Credo fosse il 2013, l’anno in cui ci accorgemmo della simpatia di Ceres sui social. Fu possibile grazie al Real time marketing, una strategia che prevede la condivisione di post in risposta a notizie o eventi che si svolgono in tempo reale.

Il Real time marketing può essere pianificato, programmando in anticipo la creazione del messaggio per l’occasione (ad esempio: Sanremo, San Valentino, Festa della donna, finale dei Mondiali…) oppure spontaneo, cioè prendendo spunto da fatti di attualità che accadono in contemporanea. Quest’ultimo richiede uno sforzo di creatività non indifferente ed è per questo che Ceres si è posizionato tra gli esempi di Instant marketing vincente.

È stato fra i primi in Italia a realizzare campagne innovative e divertenti, fortemente in linea con la personalità del brand, facendo diventare virali messaggi ironici e dissacranti, cavalcando l’onda del «ne parlano tutti».

Questa strategia di marketing ne ha rafforzato la reputazione.

 

 

 

 

 

 

Ciò non toglie che, al reparto alcolici del supermercato, il consumatore medio non sceglierà di acquistare la birra Ceres solo perché li trova coraggiosi e geniali sui social.

L’Instant marketing – se ben fatto – serve principalmente a questo: amplificare la notorietà del brand sul web, coinvolgere il proprio pubblico e creare un legame a partire da un contenuto di qualità, il cui messaggio è entusiasmante ed esilarante.

Oltre a brand internazionali come OreoCoca Cola, NutellaDurex, che non hanno certo bisogno di usare i social per vendere di più; altri meno noti hanno sposato questa strategia di marketing per ottenere visibilità, senza avere però la stessa capacità di prendere in giro la realtà e divertire il proprio pubblico.

Quando la comunicazione non è coerente con il brand o con il prodotto, ne vengono fuori post forzati e inopportuni.

Un esempio? Taffo, agenzia di onoranze funebri osannata dagli addetti ai lavori e diventata celebre sui social perché cavalca l’attualità con messaggi provocatori, basati sul black humor.
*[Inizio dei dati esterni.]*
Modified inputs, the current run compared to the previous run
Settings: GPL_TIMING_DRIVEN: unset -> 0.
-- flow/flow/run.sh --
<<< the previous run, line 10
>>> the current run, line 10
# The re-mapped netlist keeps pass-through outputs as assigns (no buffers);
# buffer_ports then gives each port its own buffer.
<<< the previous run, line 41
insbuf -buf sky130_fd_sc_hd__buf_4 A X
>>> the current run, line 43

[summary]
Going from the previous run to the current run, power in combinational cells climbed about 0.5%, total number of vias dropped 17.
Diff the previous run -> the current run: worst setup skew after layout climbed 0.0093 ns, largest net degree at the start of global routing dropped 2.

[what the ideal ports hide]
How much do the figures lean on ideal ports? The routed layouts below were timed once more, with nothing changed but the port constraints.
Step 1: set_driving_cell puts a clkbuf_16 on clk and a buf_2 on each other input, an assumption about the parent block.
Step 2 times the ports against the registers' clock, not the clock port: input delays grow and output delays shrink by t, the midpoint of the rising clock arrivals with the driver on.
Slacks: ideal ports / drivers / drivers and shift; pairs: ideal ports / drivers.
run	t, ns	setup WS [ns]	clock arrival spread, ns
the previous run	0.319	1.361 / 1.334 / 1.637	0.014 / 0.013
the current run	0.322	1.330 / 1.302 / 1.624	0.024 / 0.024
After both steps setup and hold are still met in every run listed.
Taffo sceglie l’Instant marketing per farsi sentire anche durante la Giornata internazionale contro la violenza sulle donne e pubblica un post su un tema molto delicato, sfiorando il cattivo gusto.

Se l’intenzione era quella di denunciare i fatti, il risultato è stato superficiale e fuorviante. Il messaggio sembra colpevolizzare ancora una volta le donne, vittime di tante denunce cadute nel dimenticatoio e sfociate nel più drammatico degli epiloghi.

Ironia inappropriata e di cui non si sentiva il bisogno.

L’Instant marketing ai tempi del coronavirus

 

La prima regola da seguire per riuscire nell’impresa di risultare ironici e leggeri sui social è quella di non scegliere temi seri e lontani dal nostro campo d’azione.

Non abbiamo bisogno che l’azienda X dica la sua, sempre e comunque, specialmente quando stiamo attraversando un’emergenza sociale che ha un forte impatto emotivo sulla nostra quotidianità.

La partecipazione delle aziende al dibattito pubblico, attraverso i social, non è indispensabile. Quando non si ha niente da dire, meglio non dire niente.

Purché se ne parli  infatti è una strategia noiosa e stantìa che non premia più; gli utenti sono sempre più esigenti e un eccessivo protagonismo (il cui fine è quello di rimarcare il proprio prodotto/servizio, risultando così una pessima televendita), rende la comunicazione disturbante e fastidiosa.

Neppure oggi che stiamo attraversando un momento di grande confusione, le aziende (o meglio, i social media manager) resistono al potere seduttivo di fare Instant marketing su Facebook e Instagram.

Vi svelo un segreto: non ce ne frega niente di sapere che voi ci siete.